### Exercise directions
Print the records below from the first line through the line containing "cells past startpoint", both included, word for word.

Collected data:

• • • • • • •

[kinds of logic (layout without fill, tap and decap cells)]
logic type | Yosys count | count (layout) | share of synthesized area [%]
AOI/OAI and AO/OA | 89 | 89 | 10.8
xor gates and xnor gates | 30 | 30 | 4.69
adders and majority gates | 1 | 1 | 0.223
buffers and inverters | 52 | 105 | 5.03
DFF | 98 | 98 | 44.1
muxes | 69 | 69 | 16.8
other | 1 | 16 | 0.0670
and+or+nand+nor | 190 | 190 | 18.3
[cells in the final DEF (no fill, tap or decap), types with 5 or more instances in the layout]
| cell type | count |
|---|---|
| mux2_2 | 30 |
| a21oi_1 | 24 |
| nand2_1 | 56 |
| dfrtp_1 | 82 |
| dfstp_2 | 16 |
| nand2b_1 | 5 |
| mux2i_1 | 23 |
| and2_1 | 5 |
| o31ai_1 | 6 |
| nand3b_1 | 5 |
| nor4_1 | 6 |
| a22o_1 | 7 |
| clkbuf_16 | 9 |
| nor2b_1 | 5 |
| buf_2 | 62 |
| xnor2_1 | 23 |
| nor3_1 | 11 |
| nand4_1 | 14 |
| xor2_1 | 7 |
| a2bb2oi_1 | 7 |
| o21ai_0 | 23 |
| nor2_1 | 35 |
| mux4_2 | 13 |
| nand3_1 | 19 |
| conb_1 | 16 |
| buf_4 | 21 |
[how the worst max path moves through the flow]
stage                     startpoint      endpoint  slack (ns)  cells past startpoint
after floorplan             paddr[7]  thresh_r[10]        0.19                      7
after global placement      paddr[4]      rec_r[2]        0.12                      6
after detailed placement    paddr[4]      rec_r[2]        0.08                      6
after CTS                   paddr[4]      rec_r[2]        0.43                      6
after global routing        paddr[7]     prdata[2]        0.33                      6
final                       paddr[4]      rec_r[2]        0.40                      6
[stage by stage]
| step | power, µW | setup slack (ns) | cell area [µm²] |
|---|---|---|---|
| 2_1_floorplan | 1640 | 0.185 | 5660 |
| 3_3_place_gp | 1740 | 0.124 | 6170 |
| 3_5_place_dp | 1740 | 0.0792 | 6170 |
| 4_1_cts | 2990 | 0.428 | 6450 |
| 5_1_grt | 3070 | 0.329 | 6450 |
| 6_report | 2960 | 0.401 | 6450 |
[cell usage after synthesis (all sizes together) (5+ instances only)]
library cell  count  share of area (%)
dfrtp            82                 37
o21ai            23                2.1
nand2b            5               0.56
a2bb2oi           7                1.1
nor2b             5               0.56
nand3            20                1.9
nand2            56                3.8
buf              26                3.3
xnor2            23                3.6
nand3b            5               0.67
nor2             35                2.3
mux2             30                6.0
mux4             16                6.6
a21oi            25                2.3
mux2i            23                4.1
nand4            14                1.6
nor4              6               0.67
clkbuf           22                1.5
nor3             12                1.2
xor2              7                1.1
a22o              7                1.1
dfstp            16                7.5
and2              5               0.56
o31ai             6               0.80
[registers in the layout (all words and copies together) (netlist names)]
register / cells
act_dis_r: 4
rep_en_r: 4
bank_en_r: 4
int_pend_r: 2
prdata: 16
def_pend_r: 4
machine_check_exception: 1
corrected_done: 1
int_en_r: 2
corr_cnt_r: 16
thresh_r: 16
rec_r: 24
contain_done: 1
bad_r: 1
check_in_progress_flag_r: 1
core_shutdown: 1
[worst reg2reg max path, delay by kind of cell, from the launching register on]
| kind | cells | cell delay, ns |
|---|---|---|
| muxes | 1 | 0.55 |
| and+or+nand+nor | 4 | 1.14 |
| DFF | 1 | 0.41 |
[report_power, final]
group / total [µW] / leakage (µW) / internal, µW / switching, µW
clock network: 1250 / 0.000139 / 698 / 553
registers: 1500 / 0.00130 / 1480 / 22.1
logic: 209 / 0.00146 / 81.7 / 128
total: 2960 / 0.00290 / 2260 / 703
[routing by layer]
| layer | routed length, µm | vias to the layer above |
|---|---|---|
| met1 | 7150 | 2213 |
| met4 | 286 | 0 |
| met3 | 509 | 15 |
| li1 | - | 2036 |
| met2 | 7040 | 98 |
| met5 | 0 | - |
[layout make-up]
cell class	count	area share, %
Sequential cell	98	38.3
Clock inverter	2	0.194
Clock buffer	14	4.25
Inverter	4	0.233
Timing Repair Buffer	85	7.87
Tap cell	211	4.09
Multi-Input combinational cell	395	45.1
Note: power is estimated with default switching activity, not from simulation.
File: src/arb_defines.svh
// Constants for the two-master AHB-Lite arbiter: bus widths and field positions.
// Assumes AHB-Lite signal widths as used on the shared sub-bus.
`ifndef ARB_DEFINES_SVH
`define ARB_DEFINES_SVH

`define ARB_ADDR_W          32
`define ARB_DATA_W          32
`define ARB_TRANS_W         2
`define ARB_SIZE_W          2
`define ARB_TRANS_ACTIVE_BIT 1
`define ARB_TRANS_IDLE      2'h0

`endif

File: src/arb_pkg.sv
// Types shared by the arbiter, its held address stage and their interface.
// Assumes arb_defines.svh is on the include path.
package arb_pkg;
  `include "arb_defines.svh"

  typedef logic [`ARB_ADDR_W-1:0]  addr_t;
  typedef logic [`ARB_DATA_W-1:0]  data_t;
  typedef logic [`ARB_TRANS_W-1:0] trans_t;
  typedef logic [`ARB_SIZE_W-1:0]  size_t;

  typedef enum logic [1:0] {
    addr_route_direct_m0 = 2'b00,
    addr_route_held_m0   = 2'b01,
    addr_route_held_m1   = 2'b10
  } addr_route_e;

  typedef enum logic [1:0] {
    data_route_idle     = 2'b00,
    data_route_owner_m0 = 2'b01,
    data_route_owner_m1 = 2'b10
  } data_route_e;
endpackage

File: src/aphase_if.sv
// Bundle of AHB-Lite address-phase signals passed between the arbiter and its hold stages.
// Assumes arb_pkg is compiled first.
`timescale 1ns/10ps
interface aphase_if;
  import arb_pkg::*;
  addr_t  haddr;
  trans_t htrans;
  size_t  hsize;
  logic   hwrite;
  modport drive  (output haddr, output htrans, output hsize, output hwrite);
  modport sample (input haddr, input htrans, input hsize, input hwrite);
endinterface

File: src/aphase_hold.sv
// Held copy of one master's address phase with its valid flag.
// Assumes capture and discard are never raised together, and one clock with a sync reset.
`timescale 1ns/10ps
module aphase_hold (
  input  wire logic  mclk,
  input  wire logic  reset,
  input  wire logic  capture,
  input  wire logic  discard,
  aphase_if.sample   live,
  aphase_if.drive    held,
  output logic       valid
);
  import arb_pkg::*;

  addr_t  haddr_q;
  trans_t htrans_q;
  size_t  hsize_q;
  logic   hwrite_q;
  logic   valid_q;

  always_ff @(posedge mclk) begin
    if (reset) begin
      valid_q <= 1'h0;
    end else if (capture) begin
      valid_q <= 1'h1;
    end else if (discard) begin
      valid_q <= 1'h0;
    end
  end

  // The payload needs no reset; it is only looked at while valid is high.
  always_ff @(posedge mclk) begin
    if (capture) begin
      haddr_q  <= live.haddr;
      htrans_q <= live.htrans;
      hsize_q  <= live.hsize;
      hwrite_q <= live.hwrite;
    end
  end

  assign held.haddr  = haddr_q;
  assign held.htrans = htrans_q;
  assign held.hsize  = hsize_q;
  assign held.hwrite = hwrite_q;
  assign valid       = valid_q;
endmodule
--- src/shared/hbac_pkg.sv ---
`default_nettype none
package hbac_pkg;
  // ************************************************************
  // Clock and time base
  // ************************************************************
  localparam int unsigned CLK_HZ    = 40_000_000;
  localparam int unsigned MS_PER_S  = 1000;
  localparam int unsigned MS_CYCLES = CLK_HZ / MS_PER_S;
  localparam int unsigned MSW       = 18;
  localparam int unsigned NZONE     = 8;

  // ************************************************************
  // Times, counted in 1 ms ticks except T_STOP_MIN, which is in minutes
  // ************************************************************
  localparam int unsigned T_DEBOUNCE_MS     = 5;
  localparam int unsigned T_TOUCH_IGNORE_MS = 500;
  localparam int unsigned T_TOUCH_HOLD_MS   = 2000;
  localparam int unsigned T_ALARM_DLY_MS    = 2000;
  localparam int unsigned T_TEST_NORM_MS    = 5000;
  localparam int unsigned T_TEST_EXT_MS     = 8000;
  localparam int unsigned T_TEST_INV_MS     = 3000;
  localparam int unsigned T_STOP_MIN        = 3;
  localparam int unsigned T_STOP_MS         = T_STOP_MIN * 60 * MS_PER_S;
  localparam int unsigned T_BLINK_HALF_MS   = 500;

  // ************************************************************
  // Fields and reset values
  // ************************************************************
  localparam int unsigned TEST_ZONE_A = 6;
  localparam int unsigned TEST_ZONE_B = 7;
  localparam int unsigned BTN_TEST    = 0;
  localparam int unsigned BTN_MUTE    = 1;
  localparam int unsigned NBTN        = 2;
  localparam logic        ZONE_RST    = 1'b1;
  localparam logic        MUTE_RST    = 1'b0;

  typedef enum logic [2:0] {TS_IDLE, TS_HOLD, TS_NORM, TS_EXT, TS_INV} hbac_test_t;

  typedef struct packed {
    logic [NZONE-1:0] zone_lamp;
    logic             alarm_lamp;
    logic             alarm_relay;
    logic             stop_relay;
    logic             test_led;
    logic             mute_led;
  } hbac_out_t;

  localparam hbac_out_t OUT_RST = '{zone_lamp: 8'h00, alarm_lamp: 1'b0, alarm_relay: 1'b0,
                                    stop_relay: 1'b1, test_led: 1'b0, mute_led: 1'b0};
endpackage
`default_nettype wire

--- src/design/hbac_filter.sv ---
`timescale 1ns/1ps
`default_nettype none
module hbac_filter #(
  parameter int unsigned DEB_MS  = hbac_pkg::T_DEBOUNCE_MS,
  parameter logic        RST_LVL = 1'b0
) (
  input  wire logic core_clk_i,
  input  wire logic rst_i,
  input  wire logic tick_i,
  input  wire logic raw_i,
  output logic      level_o
);
  localparam int unsigned CW = $clog2(DEB_MS + 1);
  localparam logic [CW-1:0] L_DEB = CW'(DEB_MS);

  if (DEB_MS == 0) begin : g_chk
    $error("hbac_filter: debounce time must be at least one tick");
  end

  logic          sync_a;
  logic          sync_b;
  logic [CW-1:0] cnt;
  logic [CW-1:0] next_cnt;
  logic          next_level;

  // ************************************************************
  // Settle filter
  // ************************************************************
  // Level only moves after the synchronised input disagrees for DEB_MS ticks
  always_comb begin
    next_cnt   = cnt;
    next_level = level_o;
    if (sync_b == level_o) begin
      next_cnt = '0;
    end else if (cnt >= L_DEB) begin
      next_level = sync_b; // RULE25
      next_cnt   = '0;
    end else if (tick_i) begin
      next_cnt = cnt + 1'b1;
    end
  end

  always_ff @(posedge core_clk_i) begin
    if (rst_i) begin
      sync_a  <= RST_LVL;
      sync_b  <= RST_LVL;
      cnt     <= '0;
      level_o <= RST_LVL;
    end else begin
      sync_a  <= raw_i; // RULE25
      sync_b  <= sync_a;
      cnt     <= next_cnt;
      level_o <= next_level;
    end
  end
endmodule // hbac_filter
`default_nettype wire

--- src/design/hbac_top.sv ---
`timescale 1ns/1ps
`default_nettype none
// Summary of operation
// RULE1: Unused zone inputs are tied to supply and read as cold.
// RULE2: Open or high-resistance sensor chain (low input) is hot.
// RULE3: Holding test flashes zone 7 lamp; release starts the normal test.
// RULE4: Normal test lights all lamps, zone 7 flashing, restores after 5 s.
// RULE5: Second test touch gives extended test; lamps 7,8 flash to 8 s total.
// RULE6: Then both relays invert; lamps 7, 8 and alarm lamp flash.
// RULE7: Three seconds later all lamps and relays return to live state.
// RULE8: A touch counts only after it persisted for 0.5 s.
// RULE9: Active button lights indicator; ends on release or after 2 s.
// RULE10: All cold: lamps and alarm relay off, stop relay energised.
// RULE11: Hot zone lights its lamp and alarm lamp; relay after 2 s.
// RULE12: Each zone lamp follows its own zone; several may light.
// RULE13: Alarm lamp and relay clear only when every zone is cold.
// RULE14: Mute flashes alarm lamp, drops relay, flashes lit zone lamps.
// RULE15: Remote mute input acts exactly like the mute button; the code mutes on it without the 0.5 s wait and leaves mute_led off.
// RULE16: Muted flashing lamp goes off when its zone turns cold.
// RULE17: New hot zone while muted: steady lamp, alarm lamp and relay back.
// RULE18: A later mute flashes every lit zone lamp.
// RULE19: Shutdown timer counts while alarm lamp is on; at 3 min stop drops.
// RULE20: Count is kept when alarm clears and resumes on return.
// RULE21: With no alarm the timer counts down, never below zero.
// RULE22: After a stop the hot zone lamps flash until cooled.
// RULE23: When stopped zones cool, flashing ends and both relays restore.
// RULE24: Timer counts down at its up rate; one shared 1 Hz blink.
// RULE25: Zone and remote mute inputs are synchronised and debounced.
module hbac_top #(
  parameter int unsigned MS_CYCLES     = hbac_pkg::MS_CYCLES,
  parameter int unsigned DEBOUNCE_MS   = hbac_pkg::T_DEBOUNCE_MS,
  parameter int unsigned TOUCH_IGN_MS  = hbac_pkg::T_TOUCH_IGNORE_MS,
  parameter int unsigned TOUCH_HOLD_MS = hbac_pkg::T_TOUCH_HOLD_MS,
  parameter int unsigned ALARM_DLY_MS  = hbac_pkg::T_ALARM_DLY_MS,
  parameter int unsigned TEST_NORM_MS  = hbac_pkg::T_TEST_NORM_MS,
  parameter int unsigned TEST_EXT_MS   = hbac_pkg::T_TEST_EXT_MS,
  parameter int unsigned TEST_INV_MS   = hbac_pkg::T_TEST_INV_MS,
  parameter int unsigned STOP_MS       = hbac_pkg::T_STOP_MS,
  parameter int unsigned BLINK_MS      = hbac_pkg::T_BLINK_HALF_MS
) (
  input  wire logic                        core_clk_i,
  input  wire logic                        rst_i,
  input  wire logic [hbac_pkg::NZONE-1:0]  zone_level_i,
  input  wire logic                        remote_mute_i,
  input  wire logic                        touch_test_i,
  input  wire logic                        touch_mute_i,
  output hbac_pkg::hbac_out_t              out_o
);
  localparam int unsigned MSW  = hbac_pkg::MSW;
  localparam int unsigned NZ   = hbac_pkg::NZONE;
  localparam int unsigned DIVW = $clog2(MS_CYCLES);
  localparam logic [DIVW-1:0] L_DIV   = DIVW'(MS_CYCLES - 1);
  localparam logic [MSW-1:0] L_IGN    = MSW'(TOUCH_IGN_MS);
  localparam logic [MSW-1:0] L_TMAX   = MSW'(TOUCH_IGN_MS + TOUCH_HOLD_MS);
  localparam logic [MSW-1:0] L_DLY    = MSW'(ALARM_DLY_MS);
  localparam logic [MSW-1:0] L_NORM   = MSW'(TEST_NORM_MS);
  localparam logic [MSW-1:0] L_EXT    = MSW'(TEST_EXT_MS);
  localparam logic [MSW-1:0] L_INV    = MSW'(TEST_INV_MS);
  localparam logic [MSW-1:0] L_STOP   = MSW'(STOP_MS);
  localparam logic [MSW-1:0] L_BLINK  = MSW'(BLINK_MS - 1);

  if (MS_CYCLES < 2 || BLINK_MS == 0 || STOP_MS == 0 || TEST_EXT_MS <= TEST_NORM_MS ||
      STOP_MS >= 2**MSW || TEST_EXT_MS >= 2**MSW ||
      TOUCH_IGN_MS + TOUCH_HOLD_MS >= 2**MSW) begin : g_chk
    $error("hbac_top: timing parameters out of range");
  end

  function automatic logic [NZ-1:0] zone_bit(input int unsigned z);
    zone_bit = NZ'(1) << z;
  endfunction

  localparam logic [NZ-1:0] M_TA  = zone_bit(hbac_pkg::TEST_ZONE_A);
  localparam logic [NZ-1:0] M_TAB = zone_bit(hbac_pkg::TEST_ZONE_A) |
                                    zone_bit(hbac_pkg::TEST_ZONE_B);

  // ************************************************************
  // Time base and shared blink
  // ************************************************************
  logic [DIVW-1:0] div;
  logic [DIVW-1:0] next_div;
  logic            tick;
  logic            next_tick;
  logic [MSW-1:0]  blink_cnt;
  logic [MSW-1:0]  next_blink_cnt;
  logic            blink;
  logic            next_blink;

  always_comb begin
    next_div       = (div == L_DIV) ? '0 : div + 1'b1;
    next_tick      = (div == L_DIV);
    next_blink_cnt = blink_cnt;
    next_blink     = blink;
    if (tick) begin
      next_blink_cnt = (blink_cnt == L_BLINK) ? '0 : blink_cnt + 1'b1;
      next_blink     = (blink_cnt == L_BLINK) ? ~blink : blink; // RULE24
    end
  end

  always_ff @(posedge core_clk_i) begin
    if (rst_i) begin
      div       <= '0;
      tick      <= 1'b0;
      blink_cnt <= '0;
      blink     <= 1'b0;
    end else begin
      div       <= next_div;
      tick      <= next_tick;
      blink_cnt <= next_blink_cnt;
      blink     <= next_blink;
    end
  end

  // ************************************************************
  // Input filters
  // ************************************************************
  logic [NZ-1:0] zone_lvl;
  logic          remote_lvl;
  logic [NZ-1:0] hot;
  logic          alarm;

  for (genvar z = 0; z < NZ; z++) begin : g_zone
    hbac_filter #(.DEB_MS(DEBOUNCE_MS), .RST_LVL(hbac_pkg::ZONE_RST)) u_filt (
      .core_clk_i (core_clk_i),
      .rst_i      (rst_i),
      .tick_i     (tick),
      .raw_i      (zone_level_i[z]),
      .level_o    (zone_lvl[z])
    );
  end

  hbac_filter #(.DEB_MS(DEBOUNCE_MS), .RST_LVL(hbac_pkg::MUTE_RST)) u_remote (
    .core_clk_i (core_clk_i),
    .rst_i      (rst_i),
    .tick_i     (tick),
    .raw_i      (remote_mute_i),
    .level_o    (remote_lvl)
  );

  // Low input means the chain resistance is high: a hot sensor or a broken wire
  assign hot   = ~zone_lvl; // RULE2 RULE1
  assign alarm = |hot;      // RULE13

  // ************************************************************
  // Touch buttons
  // ************************************************************
  // Inputs are already clean levels from the touch front end
  logic [hbac_pkg::NBTN-1:0] touch_raw;
  logic [hbac_pkg::NBTN-1:0] touch_act;
  logic [MSW-1:0]            touch_cnt [hbac_pkg::NBTN];

  assign touch_raw = {touch_mute_i, touch_test_i};

  for (genvar b = 0; b < hbac_pkg::NBTN; b++) begin : g_btn
    logic [MSW-1:0] next_cnt;
    always_comb begin
      next_cnt = '0;
      if (touch_raw[b]) begin
        next_cnt = (tick && touch_cnt[b] < L_TMAX) ? touch_cnt[b] + 1'b1 : touch_cnt[b];
      end
    end
    always_ff @(posedge core_clk_i) begin
      if (rst_i) begin
        touch_cnt[b] <= '0;
      end else begin
        touch_cnt[b] <= next_cnt;
      end
    end
    assign touch_act[b] = touch_raw[b] && touch_cnt[b] >= L_IGN && touch_cnt[b] < L_TMAX; // RULE8 RULE9
  end

  // ************************************************************
  // Mute and alarm delay
  // ************************************************************
  logic          mute_req;
  logic          mute_req_q;
  logic          mute_go;
  logic [NZ-1:0] mute_mask;
  logic [NZ-1:0] next_mute_mask;
  logic          alarm_muted;
  logic          next_alarm_muted;
  logic [MSW-1:0] dly_cnt;
  logic [MSW-1:0] next_dly_cnt;

  assign mute_req = touch_act[hbac_pkg::BTN_MUTE] | remote_lvl; // RULE15
  assign mute_go  = mute_req & ~mute_req_q & alarm;

  always_comb begin
    next_mute_mask   = mute_mask & hot; // RULE16
    next_alarm_muted = alarm_muted;
    next_dly_cnt     = '0;
    if (mute_go) begin
      next_mute_mask   = hot;  // RULE14 RULE18
      next_alarm_muted = 1'b1; // RULE14
    end else if (!alarm || |(hot & ~mute_mask)) begin
      next_alarm_muted = 1'b0; // RULE17
    end
    if (alarm && !alarm_muted) begin
      next_dly_cnt = (tick && dly_cnt < L_DLY) ? dly_cnt + 1'b1 : dly_cnt; // RULE11
    end
  end

  always_ff @(posedge core_clk_i) begin
    if (rst_i) begin
      mute_req_q  <= 1'b0;
      mute_mask   <= '0;
      alarm_muted <= 1'b0;
      dly_cnt     <= '0;
    end else begin
      mute_req_q  <= mute_req;
      mute_mask   <= next_mute_mask;
      alarm_muted <= next_alarm_muted;
      dly_cnt     <= next_dly_cnt;
    end
  end

  // ************************************************************
  // Shutdown timer
  // ************************************************************
  logic [MSW-1:0] shut_cnt;
  logic [MSW-1:0] next_shut_cnt;
  logic           stopped;
  logic           next_stopped;

  always_comb begin
    next_shut_cnt = shut_cnt;
    next_stopped  = stopped;
    if (tick) begin
      if (alarm) begin
        next_shut_cnt = (shut_cnt < L_STOP) ? shut_cnt + 1'b1 : shut_cnt; // RULE19 RULE20
      end else if (shut_cnt != '0) begin
        next_shut_cnt = shut_cnt - 1'b1; // RULE21 RULE24
      end
    end
    if (!stopped && shut_cnt >= L_STOP) begin
      next_stopped = 1'b1; // RULE19
    end else if (stopped && !alarm) begin
      next_stopped  = 1'b0; // RULE23
      next_shut_cnt = '0;   // Fresh start after a cooled stop, else it would trip at once
    end
  end

  always_ff @(posedge core_clk_i) begin
    if (rst_i) begin
      shut_cnt <= '0;
      stopped  <= 1'b0;
    end else begin
      shut_cnt <= next_shut_cnt;
      stopped  <= next_stopped;
    end
  end

  // ************************************************************
  // Self test sequencer
  // ************************************************************
  hbac_pkg::hbac_test_t test_st;
  hbac_pkg::hbac_test_t next_test_st;
  logic [MSW-1:0]       test_cnt;
  logic [MSW-1:0]       next_test_cnt;
  logic                 test_q;
  logic                 test_act;
  logic                 test_go;

  assign test_act = touch_act[hbac_pkg::BTN_TEST];
  assign test_go  = test_act & ~test_q;

  always_comb begin
    next_test_st  = test_st;
    next_test_cnt = tick ? test_cnt + 1'b1 : test_cnt;
    unique case (test_st)
      hbac_pkg::TS_IDLE: begin
        next_test_cnt = '0;
        if (test_go) next_test_st = hbac_pkg::TS_HOLD;
      end
      hbac_pkg::TS_HOLD: begin
        next_test_cnt = '0;
        if (!test_act) next_test_st = hbac_pkg::TS_NORM; // RULE3
      end
      hbac_pkg::TS_NORM: begin
        if (test_go) next_test_st = hbac_pkg::TS_EXT; // RULE5
        else if (test_cnt >= L_NORM) next_test_st = hbac_pkg::TS_IDLE; // RULE4
      end
      hbac_pkg::TS_EXT: begin
        if (test_cnt >= L_EXT) begin
          next_test_st  = hbac_pkg::TS_INV; // RULE5 RULE6
          next_test_cnt = '0;
        end
      end
      hbac_pkg::TS_INV: begin
        if (test_cnt >= L_INV) next_test_st = hbac_pkg::TS_IDLE; // RULE7
      end
      default: next_test_st = hbac_pkg::TS_IDLE;
    endcase
  end

  always_ff @(posedge core_clk_i) begin
    if (rst_i) begin
      test_st  <= hbac_pkg::TS_IDLE;
      test_cnt <= '0;
      test_q   <= 1'b0;
    end else begin
      test_st  <= next_test_st;
      test_cnt <= next_test_cnt;
      test_q   <= test_act;
    end
  end

  // ************************************************************
  // Lamp and relay outputs
  // ************************************************************
  // The live state keeps running under the test overlay, so ending a test restores it
  logic [NZ-1:0]       flash_set;
  logic                live_relay;
  logic                live_stop;
  hbac_pkg::hbac_out_t next_out;

  assign flash_set  = stopped ? hot : (mute_mask & hot); // RULE14 RULE22
  assign live_relay = alarm && !alarm_muted && dly_cnt >= L_DLY; // RULE11 RULE13
  assign live_stop  = !stopped; // RULE10 RULE19 RULE23

  always_comb begin
    next_out.zone_lamp   = (hot & ~flash_set) | (flash_set & {NZ{blink}}); // RULE12 RULE16
    next_out.alarm_lamp  = alarm && ((alarm_muted || stopped) ? blink : 1'b1); // RULE14
    next_out.alarm_relay = live_relay;
    next_out.stop_relay  = live_stop;
    next_out.test_led    = test_act; // RULE9
    next_out.mute_led    = touch_act[hbac_pkg::BTN_MUTE];
    unique case (test_st)
      hbac_pkg::TS_IDLE: ;
      hbac_pkg::TS_HOLD: begin
        next_out.zone_lamp = (next_out.zone_lamp & ~M_TA) | (M_TA & {NZ{blink}}); // RULE3
      end
      hbac_pkg::TS_NORM: begin
        next_out.zone_lamp  = ~M_TA | (M_TA & {NZ{blink}}); // RULE4
        next_out.alarm_lamp = 1'b1;
      end
      hbac_pkg::TS_EXT: begin
        next_out.zone_lamp  = ~M_TAB | (M_TAB & {NZ{blink}}); // RULE5
        next_out.alarm_lamp = 1'b1;
      end
      hbac_pkg::TS_INV: begin
        next_out.zone_lamp   = ~M_TAB | (M_TAB & {NZ{blink}}); // RULE6
        next_out.alarm_lamp  = blink;
        next_out.alarm_relay = ~live_relay;
        next_out.stop_relay  = ~live_stop;
      end
      default: ;
    endcase
  end

  always_ff @(posedge core_clk_i) begin
    if (rst_i) begin
      out_o <= hbac_pkg::OUT_RST;
    end else begin
      out_o <= next_out;
    end
  end
endmodule // hbac_top
`default_nettype wire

• • • • • • •

### Answer to this problem
[kinds of logic (layout without fill, tap and decap cells)]
logic type | Yosys count | count (layout) | share of synthesized area [%]
AOI/OAI and AO/OA | 89 | 89 | 10.8
xor gates and xnor gates | 30 | 30 | 4.69
adders and majority gates | 1 | 1 | 0.223
buffers and inverters | 52 | 105 | 5.03
DFF | 98 | 98 | 44.1
muxes | 69 | 69 | 16.8
other | 1 | 16 | 0.0670
and+or+nand+nor | 190 | 190 | 18.3
[cells in the final DEF (no fill, tap or decap), types with 5 or more instances in the layout]
| cell type | count |
|---|---|
| mux2_2 | 30 |
| a21oi_1 | 24 |
| nand2_1 | 56 |
| dfrtp_1 | 82 |
| dfstp_2 | 16 |
| nand2b_1 | 5 |
| mux2i_1 | 23 |
| and2_1 | 5 |
| o31ai_1 | 6 |
| nand3b_1 | 5 |
| nor4_1 | 6 |
| a22o_1 | 7 |
| clkbuf_16 | 9 |
| nor2b_1 | 5 |
| buf_2 | 62 |
| xnor2_1 | 23 |
| nor3_1 | 11 |
| nand4_1 | 14 |
| xor2_1 | 7 |
| a2bb2oi_1 | 7 |
| o21ai_0 | 23 |
| nor2_1 | 35 |
| mux4_2 | 13 |
| nand3_1 | 19 |
| conb_1 | 16 |
| buf_4 | 21 |
[how the worst max path moves through the flow]
stage                     startpoint      endpoint  slack (ns)  cells past startpoint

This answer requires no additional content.